First, the EU has granted Lichtenstein a semi-permanent exemption from EU free movement rules. Lichtenstein is a small mountain state, and when it joined the EEA in 1995 it negotiated a protocol which has allowed it to restrict EU migration to 72 permits per year. This is reviewed every five years.
Second, the EEA agreement has a ‘safeguard’ (art 112) mechanism within it which would allow a state to resile from a treaty provision if “serious economic, societal or environmental difficulties of a sectorial or regional nature liable to persist are arising, a Contracting Party may unilaterally take appropriate measures..”
To take the first argument. The UK is arguably suffering extreme population pressure, but it is probably not acute enough to persuade the EU that the UK deserves a special protocol of the type that previously eluded David Cameron. The UK is not Lichtenstein, we are not a micro-state that the EU can afford to make an exception for. In any case, this is not a permanent opt-out, and if mirrored would require the UK to go through a process every five years – a very uncertain basis for a new relationship.
The second argument is superficially attractive but is highly implausible. It would require the UK to provide evidence and explain why its measures were appropriate in a way that would satisfy an unsympathetic EU. In Cameron’s renegotiation these factors were hard fought over, were time-limited and related to benefits. If the UK announced it was to join the EEA, but would immediately and permanently override its rules, using the safeguard mechanism, it is unlikely that the UK would be allowed to join by the other 30 states who would need to agree. In any case, the EFTA Court has itself adopted much of the EU’s case law on free movement. The UK would end up in a running dispute with the EU, which would leave it expending all its political capital. It is not an option that is designed to give states control over migration policy – and not would it.
Since EEA membership would not allow the UK to control EU migration it would not respect the result of the referendum – or even the will of the Labour Party’s Brexit spokesman Keir Starmer, who has illogically calls for migration to be reduced while seemingly sticking up for the internal market/EEA. Membership of the EEA would leave the UK trapped in the majority of the EU policy areas without a say on its future direction or the ability to benefit from the opportunities of Brexit.
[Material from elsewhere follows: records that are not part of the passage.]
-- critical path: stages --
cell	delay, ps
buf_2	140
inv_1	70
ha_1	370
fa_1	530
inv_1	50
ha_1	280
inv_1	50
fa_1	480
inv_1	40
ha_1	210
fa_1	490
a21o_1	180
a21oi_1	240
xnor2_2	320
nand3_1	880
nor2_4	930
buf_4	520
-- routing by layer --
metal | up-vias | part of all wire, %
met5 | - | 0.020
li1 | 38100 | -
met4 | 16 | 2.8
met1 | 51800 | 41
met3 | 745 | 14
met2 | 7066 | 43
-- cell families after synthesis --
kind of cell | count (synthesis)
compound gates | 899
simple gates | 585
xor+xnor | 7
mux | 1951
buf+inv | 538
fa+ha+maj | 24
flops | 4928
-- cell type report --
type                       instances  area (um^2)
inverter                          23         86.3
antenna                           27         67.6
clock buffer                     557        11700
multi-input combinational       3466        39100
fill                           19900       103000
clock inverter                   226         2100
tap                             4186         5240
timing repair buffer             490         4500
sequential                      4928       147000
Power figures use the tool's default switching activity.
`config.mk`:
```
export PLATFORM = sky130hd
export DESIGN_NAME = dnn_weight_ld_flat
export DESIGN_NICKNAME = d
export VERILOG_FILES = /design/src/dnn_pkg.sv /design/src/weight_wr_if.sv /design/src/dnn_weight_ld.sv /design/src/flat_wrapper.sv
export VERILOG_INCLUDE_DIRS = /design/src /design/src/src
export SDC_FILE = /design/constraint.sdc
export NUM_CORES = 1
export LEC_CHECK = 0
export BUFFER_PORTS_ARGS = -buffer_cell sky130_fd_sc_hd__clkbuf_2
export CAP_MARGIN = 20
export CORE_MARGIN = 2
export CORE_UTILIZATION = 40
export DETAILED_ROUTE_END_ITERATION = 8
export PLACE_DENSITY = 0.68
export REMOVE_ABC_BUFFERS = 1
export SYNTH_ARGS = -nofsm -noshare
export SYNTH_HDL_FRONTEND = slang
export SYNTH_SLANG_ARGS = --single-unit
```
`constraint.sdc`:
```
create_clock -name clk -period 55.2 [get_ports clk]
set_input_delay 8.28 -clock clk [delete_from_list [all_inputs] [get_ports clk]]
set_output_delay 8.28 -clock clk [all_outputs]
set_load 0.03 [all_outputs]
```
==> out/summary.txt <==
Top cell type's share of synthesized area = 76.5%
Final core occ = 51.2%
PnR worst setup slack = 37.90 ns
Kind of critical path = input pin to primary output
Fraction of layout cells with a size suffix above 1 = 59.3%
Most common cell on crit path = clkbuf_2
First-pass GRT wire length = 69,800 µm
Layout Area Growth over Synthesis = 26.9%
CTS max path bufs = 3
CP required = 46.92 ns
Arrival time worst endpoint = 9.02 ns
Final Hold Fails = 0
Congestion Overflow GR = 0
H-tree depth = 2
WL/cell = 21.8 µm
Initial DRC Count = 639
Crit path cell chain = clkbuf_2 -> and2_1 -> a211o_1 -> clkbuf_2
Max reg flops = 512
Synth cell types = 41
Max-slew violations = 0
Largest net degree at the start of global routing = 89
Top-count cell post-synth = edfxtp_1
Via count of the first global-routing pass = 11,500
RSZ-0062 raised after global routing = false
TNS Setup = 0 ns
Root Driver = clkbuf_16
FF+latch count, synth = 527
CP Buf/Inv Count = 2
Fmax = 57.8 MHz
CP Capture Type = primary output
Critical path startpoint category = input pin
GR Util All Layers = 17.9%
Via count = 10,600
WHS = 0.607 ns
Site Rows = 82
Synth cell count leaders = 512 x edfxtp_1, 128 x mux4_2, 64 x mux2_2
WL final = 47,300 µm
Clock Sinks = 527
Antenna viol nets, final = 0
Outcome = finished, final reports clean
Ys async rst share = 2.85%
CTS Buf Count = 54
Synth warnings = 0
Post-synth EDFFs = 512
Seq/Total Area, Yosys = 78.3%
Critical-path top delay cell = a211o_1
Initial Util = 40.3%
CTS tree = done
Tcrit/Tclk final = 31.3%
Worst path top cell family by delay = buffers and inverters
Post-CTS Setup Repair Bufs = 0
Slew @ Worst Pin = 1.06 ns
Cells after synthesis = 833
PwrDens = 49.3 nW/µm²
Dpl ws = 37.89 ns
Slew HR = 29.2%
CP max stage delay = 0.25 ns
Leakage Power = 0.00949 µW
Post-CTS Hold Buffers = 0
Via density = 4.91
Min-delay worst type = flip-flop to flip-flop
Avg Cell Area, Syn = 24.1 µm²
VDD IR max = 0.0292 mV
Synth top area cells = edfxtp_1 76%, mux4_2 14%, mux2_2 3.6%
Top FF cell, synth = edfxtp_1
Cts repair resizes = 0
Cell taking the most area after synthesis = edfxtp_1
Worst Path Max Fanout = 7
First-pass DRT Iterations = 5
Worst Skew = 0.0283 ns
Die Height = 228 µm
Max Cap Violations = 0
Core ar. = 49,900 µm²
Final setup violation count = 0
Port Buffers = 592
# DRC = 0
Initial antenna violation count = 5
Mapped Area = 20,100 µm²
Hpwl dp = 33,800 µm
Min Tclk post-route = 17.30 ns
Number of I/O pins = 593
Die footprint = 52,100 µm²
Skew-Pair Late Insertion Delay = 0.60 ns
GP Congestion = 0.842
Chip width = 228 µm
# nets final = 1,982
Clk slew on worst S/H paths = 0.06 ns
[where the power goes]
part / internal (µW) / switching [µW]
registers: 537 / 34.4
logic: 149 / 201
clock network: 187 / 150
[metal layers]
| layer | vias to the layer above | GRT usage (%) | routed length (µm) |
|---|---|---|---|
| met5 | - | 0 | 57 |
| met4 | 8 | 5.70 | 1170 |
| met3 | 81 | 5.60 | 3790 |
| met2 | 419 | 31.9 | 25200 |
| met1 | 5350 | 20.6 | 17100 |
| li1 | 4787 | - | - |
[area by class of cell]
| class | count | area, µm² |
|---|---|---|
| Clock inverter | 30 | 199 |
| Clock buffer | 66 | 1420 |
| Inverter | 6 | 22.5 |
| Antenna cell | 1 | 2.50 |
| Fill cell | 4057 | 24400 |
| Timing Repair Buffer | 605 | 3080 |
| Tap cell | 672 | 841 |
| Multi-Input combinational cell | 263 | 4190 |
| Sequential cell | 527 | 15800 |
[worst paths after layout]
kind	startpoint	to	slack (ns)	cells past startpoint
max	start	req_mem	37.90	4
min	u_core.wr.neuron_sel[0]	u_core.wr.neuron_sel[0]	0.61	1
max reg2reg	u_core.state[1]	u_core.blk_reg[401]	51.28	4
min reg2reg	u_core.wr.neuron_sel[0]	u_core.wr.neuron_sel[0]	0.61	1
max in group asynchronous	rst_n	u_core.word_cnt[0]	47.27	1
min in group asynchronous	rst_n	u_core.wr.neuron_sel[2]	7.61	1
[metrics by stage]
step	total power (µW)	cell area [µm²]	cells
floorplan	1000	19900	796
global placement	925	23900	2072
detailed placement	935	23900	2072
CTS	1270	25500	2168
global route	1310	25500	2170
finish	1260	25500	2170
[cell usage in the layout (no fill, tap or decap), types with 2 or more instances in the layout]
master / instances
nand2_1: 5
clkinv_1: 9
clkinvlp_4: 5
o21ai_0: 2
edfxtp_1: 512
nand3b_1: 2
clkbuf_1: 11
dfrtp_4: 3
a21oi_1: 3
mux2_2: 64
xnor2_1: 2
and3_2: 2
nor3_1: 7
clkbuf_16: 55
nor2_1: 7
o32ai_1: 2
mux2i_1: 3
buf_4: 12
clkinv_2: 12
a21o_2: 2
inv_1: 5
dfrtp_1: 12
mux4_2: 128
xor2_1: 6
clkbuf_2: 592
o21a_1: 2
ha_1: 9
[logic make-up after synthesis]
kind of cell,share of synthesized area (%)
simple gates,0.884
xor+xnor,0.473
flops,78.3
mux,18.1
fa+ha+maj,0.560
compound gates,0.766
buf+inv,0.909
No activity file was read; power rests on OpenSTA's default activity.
File: src/source/exec_pkg.sv
// shared types, sizes and ALU opcodes of the execution cluster, referenced as exec_pkg::name
package exec_pkg;

    // entry counts are tied to the tag width
    localparam int tag_w = 3;
    localparam int rob_depth = 8;
    localparam int rs_depth = 4;

    typedef logic [31:0] word_t;
    typedef logic [tag_w-1:0] tag_t;
    typedef logic [4:0] op_t;

    // opcode encodings, unlisted codes give 0
    localparam op_t op_add  = 5'b00000;
    localparam op_t op_and  = 5'b00001;
    localparam op_t op_or   = 5'b00010;
    localparam op_t op_sll  = 5'b00011;
    localparam op_t op_srl  = 5'b00100;
    localparam op_t op_slt  = 5'b00101;
    localparam op_t op_sltu = 5'b00110;
    localparam op_t op_sra  = 5'b00111;
    localparam op_t op_sub  = 5'b01000;
    localparam op_t op_xor  = 5'b01001;
    localparam op_t op_eq   = 5'b01010;
    localparam op_t op_ge   = 5'b01011;
    localparam op_t op_ne   = 5'b01100;
    localparam op_t op_geu  = 5'b01101;
    localparam op_t op_jalr = 5'b10001;
    localparam op_t op_lt   = 5'b11010;
    localparam op_t op_ltu  = 5'b11011;

    // an operand is either a value or the tag of the ROB entry producing it
    typedef struct packed {
        logic  ready;
        tag_t  tag;
        word_t value;
    } operand_t;

endpackage

File: src/source/cdb_if.sv
// common data bus between the ALU and the units that wait on its results
interface cdb_if (
    input logic clk,
    input logic rst
);

    logic              valid;
    exec_pkg::tag_t    tag;
    exec_pkg::word_t   value;
    logic              is_branch;

    // the ALU drives results
    modport broadcaster (
        input  clk, rst,
        output valid, tag, value, is_branch
    );

    // station and ROB snoop results
    modport listener (
        input  clk, rst, valid, tag, value, is_branch
    );

endinterface

File: src/source/alu_station.sv
// four-entry reservation station, holds dispatched ALU operations until both operands are known
module alu_station (
    input  logic                 clk,
    input  logic                 rst,
    input  logic                 pause,
    input  logic                 rob_full,
    input  logic                 dispatch,
    input  exec_pkg::op_t        dispatch_op,
    input  logic                 dispatch_is_branch,
    input  exec_pkg::tag_t       dispatch_tag,
    input  exec_pkg::operand_t   src_1,
    input  exec_pkg::operand_t   src_2,
    output logic                 dispatch_ready,
    output logic                 issue,
    output exec_pkg::op_t        issue_op,
    output logic                 issue_is_branch,
    output exec_pkg::tag_t       issue_tag,
    output exec_pkg::word_t      issue_value_1,
    output exec_pkg::word_t      issue_value_2,
    cdb_if.listener              cdb
);

    logic [exec_pkg::rs_depth-1:0] busy;
    logic [exec_pkg::rs_depth-1:0] rdy;
    logic [exec_pkg::rs_depth-1:0] issue_sel;
    logic [exec_pkg::rs_depth-1:0] free_sel;
    logic [exec_pkg::rs_depth-1:0] alloc_sel;
    logic                          accept;

    exec_pkg::op_t      op_q   [exec_pkg::rs_depth];
    logic               br_q   [exec_pkg::rs_depth];
    exec_pkg::tag_t     tag_q  [exec_pkg::rs_depth];
    exec_pkg::operand_t src1_q [exec_pkg::rs_depth];
    exec_pkg::operand_t src2_q [exec_pkg::rs_depth];

    // fill a waiting operand when its producer is on the bus
    function automatic exec_pkg::operand_t snoop(
        input exec_pkg::operand_t opnd,
        input logic               bus_valid,
        input exec_pkg::tag_t     bus_tag,
        input exec_pkg::word_t    bus_value
    );
        exec_pkg::operand_t r;
        r = opnd;
        if (!opnd.ready && bus_valid && opnd.tag == bus_tag) begin
            r.ready = 1'b1;
            r.value = bus_value;
        end
        return r;
    endfunction

    // lowest ready entry issues, lowest free entry takes the next dispatch
    always_comb begin
        issue_sel = '0;
        free_sel  = '0;
        for (int i = exec_pkg::rs_depth - 1; i >= 0; i--) begin
            rdy[i] = busy[i] & src1_q[i].ready & src2_q[i].ready;
            if (rdy[i]) begin
                issue_sel    = '0;
                issue_sel[i] = 1'b1;
            end
            if (!busy[i]) begin
                free_sel    = '0;
                free_sel[i] = 1'b1;
            end
        end
    end

    assign dispatch_ready = !rob_full && !(&busy);
    assign accept         = dispatch && dispatch_ready;
    assign alloc_sel      = accept ? free_sel : '0;
    assign issue          = (|rdy) && !pause;

    always_comb begin
        issue_op        = '0;
        issue_is_branch = 1'b0;
        issue_tag       = '0;
        issue_value_1   = '0;
        issue_value_2   = '0;
        for (int i = 0; i < exec_pkg::rs_depth; i++) begin
            if (issue_sel[i]) begin
                issue_op        = op_q[i];
                issue_is_branch = br_q[i];
                issue_tag       = tag_q[i];
                issue_value_1   = src1_q[i].value;
                issue_value_2   = src2_q[i].value;
            end
        end
    end

    always_ff @(posedge clk) begin
        if (!rst) begin
            busy <= '0;
        end else begin
            for (int i = 0; i < exec_pkg::rs_depth; i++) begin
                if (alloc_sel[i]) begin
                    busy[i] <= 1'b1;
                end else if (issue && issue_sel[i]) begin
                    busy[i] <= 1'b0;
                end
            end
        end
    end

    // the bus is checked even on the write edge so no broadcast slips by
    always_ff @(posedge clk) begin
        for (int i = 0; i < exec_pkg::rs_depth; i++) begin
            if (alloc_sel[i]) begin
                op_q[i]   <= dispatch_op;
                br_q[i]   <= dispatch_is_branch;
                tag_q[i]  <= dispatch_tag;
                src1_q[i] <= snoop(src_1, cdb.valid, cdb.tag, cdb.value);
                src2_q[i] <= snoop(src_2, cdb.valid, cdb.tag, cdb.value);
            end else begin
                src1_q[i] <= snoop(src1_q[i], cdb.valid, cdb.tag, cdb.value);
                src2_q[i] <= snoop(src2_q[i], cdb.valid, cdb.tag, cdb.value);
            end
        end
    end

endmodule
--- src/logic/ecc_params.svh ---
`ifndef ECC_PARAMS_SVH
`define ECC_PARAMS_SVH

// ####################
// Code geometry
// ####################

// Number of protected data bits.
`define ECC_DATA_WIDTH 111

// Seven Hamming bits plus one overall parity bit.
`define ECC_PARITY_WIDTH 8

// Width of a Hamming position. 2**7 covers positions up to 127.
`define ECC_POS_WIDTH 7

// Lowest position that is not a power of two.
`define ECC_FIRST_POS 3

`endif

--- src/logic/ecc_pkg.sv ---
`default_nettype none

`include "ecc_params.svh"

package ecc_pkg;

    // ####################
    // Types
    // ####################

    typedef logic [`ECC_DATA_WIDTH-1:0] ecc_data_t;
    typedef logic [`ECC_PARITY_WIDTH-1:0] ecc_parity_t; // Check word or syndrome.

    typedef enum logic [1:0] {
        ecc_clean,
        ecc_data_fixed,
        ecc_parity_fixed,
        ecc_uncorrectable
    } ecc_status_e;

    typedef enum logic [1:0] {
        link_idle,
        link_eval,
        link_ack
    } link_state_e;

    // ####################
    // Column rule
    // ####################

    // Data bit idx sits at the idx-th position that is not a power of two,
    // counting from ECC_FIRST_POS. The top bit makes every column odd weight.
    function automatic ecc_parity_t data_column(input int unsigned idx);
        logic [`ECC_POS_WIDTH-1:0] pos;
        int unsigned count;
        int unsigned p;
        pos = '0;
        count = 0;
        for (p = `ECC_FIRST_POS; p < (1 << `ECC_POS_WIDTH); p++) begin
            if ((p & (p - 1)) != 0) begin
                if (count == idx) begin
                    pos = `ECC_POS_WIDTH'(p);
                end
                count++;
            end
        end
        return {~^pos, pos}; // Set when pos has an even number of ones.
    endfunction

endpackage

`default_nettype wire

--- src/logic/ecc_syndrome_decoder.sv ---
`default_nettype none

`include "ecc_params.svh"

module ecc_syndrome_decoder
    import ecc_pkg::*;
(
    input  ecc_data_t   data,
    input  ecc_parity_t parity_in,
    input  ecc_parity_t calc_parity,
    output ecc_data_t   mask,
    output ecc_status_e status
);

    ecc_parity_t syndrome;
    logic        syn_zero;
    logic        syn_one_hot;
    logic        col_hit;

    assign syndrome = parity_in ^ calc_parity;

    // ####################
    // Column match
    // ####################

    // Columns are distinct, so at most one mask bit can be set.
    genvar k;
    generate
        for (k = 0; k < `ECC_DATA_WIDTH; k++) begin : g_col
            assign mask[k] = (syndrome == data_column(k));
        end
    endgenerate

    assign col_hit = |mask;

    // ####################
    // Classification
    // ####################

    assign syn_zero    = (syndrome == '0);
    assign syn_one_hot = !syn_zero && ((syndrome & (syndrome - 1'b1)) == '0);

    // A data column has odd weight of at least three, so a one-hot
    // syndrome always points at a check bit.
    always_comb begin
        if (syn_zero) begin
            status = ecc_clean;
        end else if (col_hit) begin
            status = ecc_data_fixed;
        end else if (syn_one_hot) begin
            status = ecc_parity_fixed;
        end else begin
            status = ecc_uncorrectable; // Even weight or an unused odd column.
        end
    end

endmodule

`default_nettype wire
### config.mk
export PLATFORM = sky130hd
export DESIGN_NAME = ecc_check_link
export DESIGN_NICKNAME = d
export VERILOG_FILES = /design/src/logic/ecc_pkg.sv /design/src/logic/ecc_check_link.sv
export VERILOG_INCLUDE_DIRS = /design/src /design/src/logic
export SDC_FILE = /design/constraint.sdc
export NUM_CORES = 1
export LEC_CHECK = 0
export BUFFER_PORTS_ARGS = -buffer_cell sky130_fd_sc_hd__buf_2
export CAP_MARGIN = 10
export CORE_AREA = 8 8 183 185
export DETAILED_ROUTE_END_ITERATION = 12
export DIE_AREA = 0 0 191 193
export SETUP_SLACK_MARGIN = 0.2
export SYNTH_ARGS = -nofsm -noshare
export SYNTH_HDL_FRONTEND = slang
export SYNTH_SLANG_ARGS = --single-unit
### constraint.sdc
create_clock -name clk -period 6.42 [get_ports clk]
set_input_delay 0.642 -clock clk [delete_from_list [all_inputs] [get_ports clk]]
set_output_delay 0.642 -clock clk [all_outputs]
set_load 0.02 [all_outputs]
It is time that Labour abandoned this idea.
Rather than reprise the arguments of the past, the UK should ditch the language of the EEA. We do not want “membership” of the internal market as we are leaving the EU and becoming “external”. Instead, we want access to the internal market, most favoured nation status or a reciprocal trade deal.
The Prime Minister on Sunday rightly restated that “not going to be a member of the EU any longer…We will be able to have control of our borders, control of our laws.” Membership of the EEA is incompatible with this aim and should be consigned to history.